Manual: Selfhosting Unobtanium

So you've heard about unobtanium and want to host your own instance of it? This guide is for you.

Note: Unobtanium is unfinished software, be prepared for a fair bit of tinkering.

Warning: This guide is incomplete, but should be enough to get you started.

I'll assume you already know a few things:

If you haven't yet please have a look at the overview page.

Resource requirements

CPU
No special requirements, it should have at least 2 cores.
RAM
Plan at least 2GB for unobtanium alone, this includes some buffer for caching and making sure nothing runs out of memory. In prctice its very likely you'll use less, but not having the RAM free for the Kernel to use as cache will noticeably slow down searching.
Disk
For a small index of one medium size blog 100MB shoukd be enough.
For large deployments plan ~10GB per 100K searchable pages for the crawler database and another 6GB per 100K pages for one summary database (in prctice you'll probably want two of them to get new data in without downtime).

What you need to do, overview

Bootstrapping a search engine:

  1. Writing and testing an initial crawler configuration
  2. Expanding the configuration
  3. Doing a full initial crawl and summary
  4. Setting up the frontend

Maintainence:

Your first crawler configuration

Have the crawler crawl configuration manual ready.

This file will define where the crawler is allowed to collect pages from.

You may find the configuration of unobtanium.rocks useful.
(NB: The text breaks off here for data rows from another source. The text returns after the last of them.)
From an optimization exercise on the open Yosys and OpenROAD flow, aimed at small area, a short achievable clock period and few clock cycles; shortcuts taken in it are not production practice.
Only simulation tests tie the RTL to the original design; equivalence was not proved.
Power and IR drop assume default switching activity.

## vrd
module vrd (
    input  wire        clk,
    input  wire        rst,           
    input  wire        cmd_valid,
    output wire        cmd_ready,
    input  wire [35:0] cmd_word,
    output wire        rsp_valid,
    input  wire        rsp_ready,
    output wire [35:0] rsp_word,
    output wire        irq,
    output wire        sym_req,
    output wire [1:0]  sym_class,
    output wire        sym_regime,
    input  wire        sym_ack,
    input  wire [3:0]  sym_data,
    output wire        coef_req,
    output wire [2:0]  coef_cs,
    input  wire        coef_ack,
    input  wire        coef_err,
    input  wire        coef_last,
    input  wire [31:0] coef_skip,
    input  wire [31:0] coef_value,
    output wire        itx_req,
    output wire        itx_op,        
    output wire [2:0]  itx_shape,
    output wire        itx_kind,      
    output wire [5:0]  itx_idx,
    output wire [15:0] itx_coef,
    input  wire        itx_ack,
    input  wire [15:0] itx_res,
    output wire        mem_req,
    output wire        mem_we,
    output wire [31:0] mem_addr,
    output wire [7:0]  mem_wdata,
    input  wire        mem_ack,
    input  wire [7:0]  mem_rdata
);
clock: 10.0 ns
lec_check: 0
cap_margin: 20
core_margin: 2
core_utilization: 40
cts_cluster_diameter: 60
cts_cluster_size: 30
gpl_timing_driven: 1
slew_margin: 20
synth_memory_max_bits: 16384
standard.sh (not shown) runs the stock make flow with config.mk's settings and CLKGATE_MAP_FILE= SYNTH_SCRIPT=/design/flow/synth_recipe.tcl, a recipe that flattens the netlist after the stock synthesis.
==> flow/flow/run.sh <==
#!/bin/bash
# Layout flow: the standard flow (standard.sh, unchanged synthesis and
# steps) with two changes to how the layout is optimised:
#  - the setup repair aims for 6.5 ns of slack instead of stopping at 0, and
#  - the port buffers are plain buffers (buf_2) instead of delay cells.
# Clock-tree clustering comes from config.mk. Every tool's output is kept:
# make's in make_finish.log, and each ORFS step's in orfs/logs.
set -euo pipefail
bash standard.sh SETUP_SLACK_MARGIN=6.5 "BUFFER_PORTS_ARGS=-buffer_cell sky130_fd_sc_hd__buf_2" finish > make_finish.log 2>&1
The starting point finished clean.
Testbench counts at the start, summed over its fixed seeds: cycles 127,797.
==> next run, changes <==
==> flow/flow/run.sh (replaced) <==
#!/bin/bash
# Layout flow: the standard flow (standard.sh, unchanged synthesis and
# steps) with two changes to how the layout is optimised:
#  - the setup repair aims for 6.35 ns of slack instead of stopping at 0, and
#  - the port buffers are plain buffers (buf_2) instead of delay cells.
# Clock-tree clustering comes from config.mk. Every tool's output is kept:
# make's in make_finish.log, and each ORFS step's in orfs/logs.
set -euo pipefail
bash standard.sh SETUP_SLACK_MARGIN=6.35 "BUFFER_PORTS_ARGS=-buffer_cell sky130_fd_sc_hd__buf_2" finish > make_finish.log 2>&1
Settings changed: GPL_TIMING_DRIVEN 1 to default.
Result:
- The changed run passed the timing, design-rule and antenna checks
- wire length fell by a few percent
- sequential cell count stays the same
- total power went down slightly
- setup slack loses 0.092 ns
- combinational power went down by a little under a tenth
- via count fell slightly
- synthesized area is unchanged
==> next run, changes <==
==> flow/flow/run.sh (replaced) <==
#!/bin/bash
# Layout flow: the standard flow (standard.sh, unchanged synthesis and
# steps) with two changes to how the layout is optimised:
#  - the setup repair aims for 6.5 ns of slack instead of stopping at 0, and
#  - the port buffers are plain buffers (buf_2) instead of delay cells.
# Clock-tree clustering comes from config.mk. Every tool's output is kept:
# make's in make_finish.log, and each ORFS step's in orfs/logs.
set -euo pipefail
bash standard.sh SETUP_SLACK_MARGIN=6.5 "BUFFER_PORTS_ARGS=-buffer_cell sky130_fd_sc_hd__buf_2" finish > make_finish.log 2>&1
Settings changed: CORE_UTILIZATION 40 to 50.
Final area climbs by 3.3%.
Core utilization climbs by 14 points.
Non-clock buffer count climbs by 156.
==> next run, changes <==
Settings changed: CORE_UTILIZATION 50 to 40.
Effect: Wire length climbs by 0.38%; setup slack improves by 0.048 ns; non-clock buffer count goes down by 48; critical path depth grows by 1; cell area fell by 0.84%; total power went down by 0.85%; clock skew goes down by 0.0084 ns; via count goes down by 0.50%; worst hold slack improved by 0.0076 ns.

* * *

vrd, a different RTL version from the one above (not shown whole).
Size in the first run: roughly 5600 cells after synthesis, about 1500 flip-flops, roughly 67000 µm² of cells after synthesis.
// vrd
module vrd (
    input  wire        clk,
    input  wire        rst,           
    input  wire        cmd_valid,
    output wire        cmd_ready,
    input  wire [35:0] cmd_word,
    output wire        rsp_valid,
    input  wire        rsp_ready,
    output wire [35:0] rsp_word,
    output wire        irq,
    output wire        sym_req,
    output wire [1:0]  sym_class,
    output wire        sym_regime,
    input  wire        sym_ack,
    input  wire [3:0]  sym_data,
    output wire        coef_req,
    output wire [2:0]  coef_cs,
    input  wire        coef_ack,
    input  wire        coef_err,
    input  wire        coef_last,
    input  wire [31:0] coef_skip,
    input  wire [31:0] coef_value,
    output wire        itx_req,
    output wire        itx_op,        
    output wire [2:0]  itx_shape,
    output wire        itx_kind,      
    output wire [5:0]  itx_idx,
    output wire [15:0] itx_coef,
    input  wire        itx_ack,
    input  wire [15:0] itx_res,
    output wire        mem_req,
    output wire        mem_we,
    output wire [31:0] mem_addr,
    output wire [7:0]  mem_wdata,
    input  wire        mem_ack,
    input  wire [7:0]  mem_rdata
);
Settings: LEC_CHECK=0, CAP_MARGIN=20, CORE_MARGIN=2, CORE_UTILIZATION=40, CTS_CLUSTER_DIAMETER=60, CTS_CLUSTER_SIZE=30, SLEW_MARGIN=20, SYNTH_MEMORY_MAX_BITS=16384; clock period 10.0 ns.
==> flow/flow/run.sh <==
#!/bin/bash
# Layout flow: the standard flow (standard.sh, unchanged synthesis and
# steps) with two changes to how the layout is optimised:
#  - the setup repair aims for 6.35 ns of slack instead of stopping at 0, and
#  - the port buffers are plain buffers (buf_2) instead of delay cells.
# Clock-tree clustering comes from config.mk. Every tool's output is kept:
# make's in make_finish.log, and each ORFS step's in orfs/logs.
set -euo pipefail
bash standard.sh SETUP_SLACK_MARGIN=6.35 "BUFFER_PORTS_ARGS=-buffer_cell sky130_fd_sc_hd__buf_2" finish > make_finish.log 2>&1
Testbench counts at the start, summed over its fixed seeds: cycles 127,797.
Use the shared policies file with the --policy-file option, it avoids some common parts of websites that the crawler should avoid.

Hint: Start with a small configuration of one to three seeds and a crawler command limit of 1000. This will quickly give you a feel for how the crawler behaves and what it tries to collect.

After the first successful crawl try running the summarizer and the pointing a locally running viewer at the resulting summary database. Try typing in some keywords you'd expect to find results for.

Once that works you can expand the crawling configuration and raise the crawler command limit.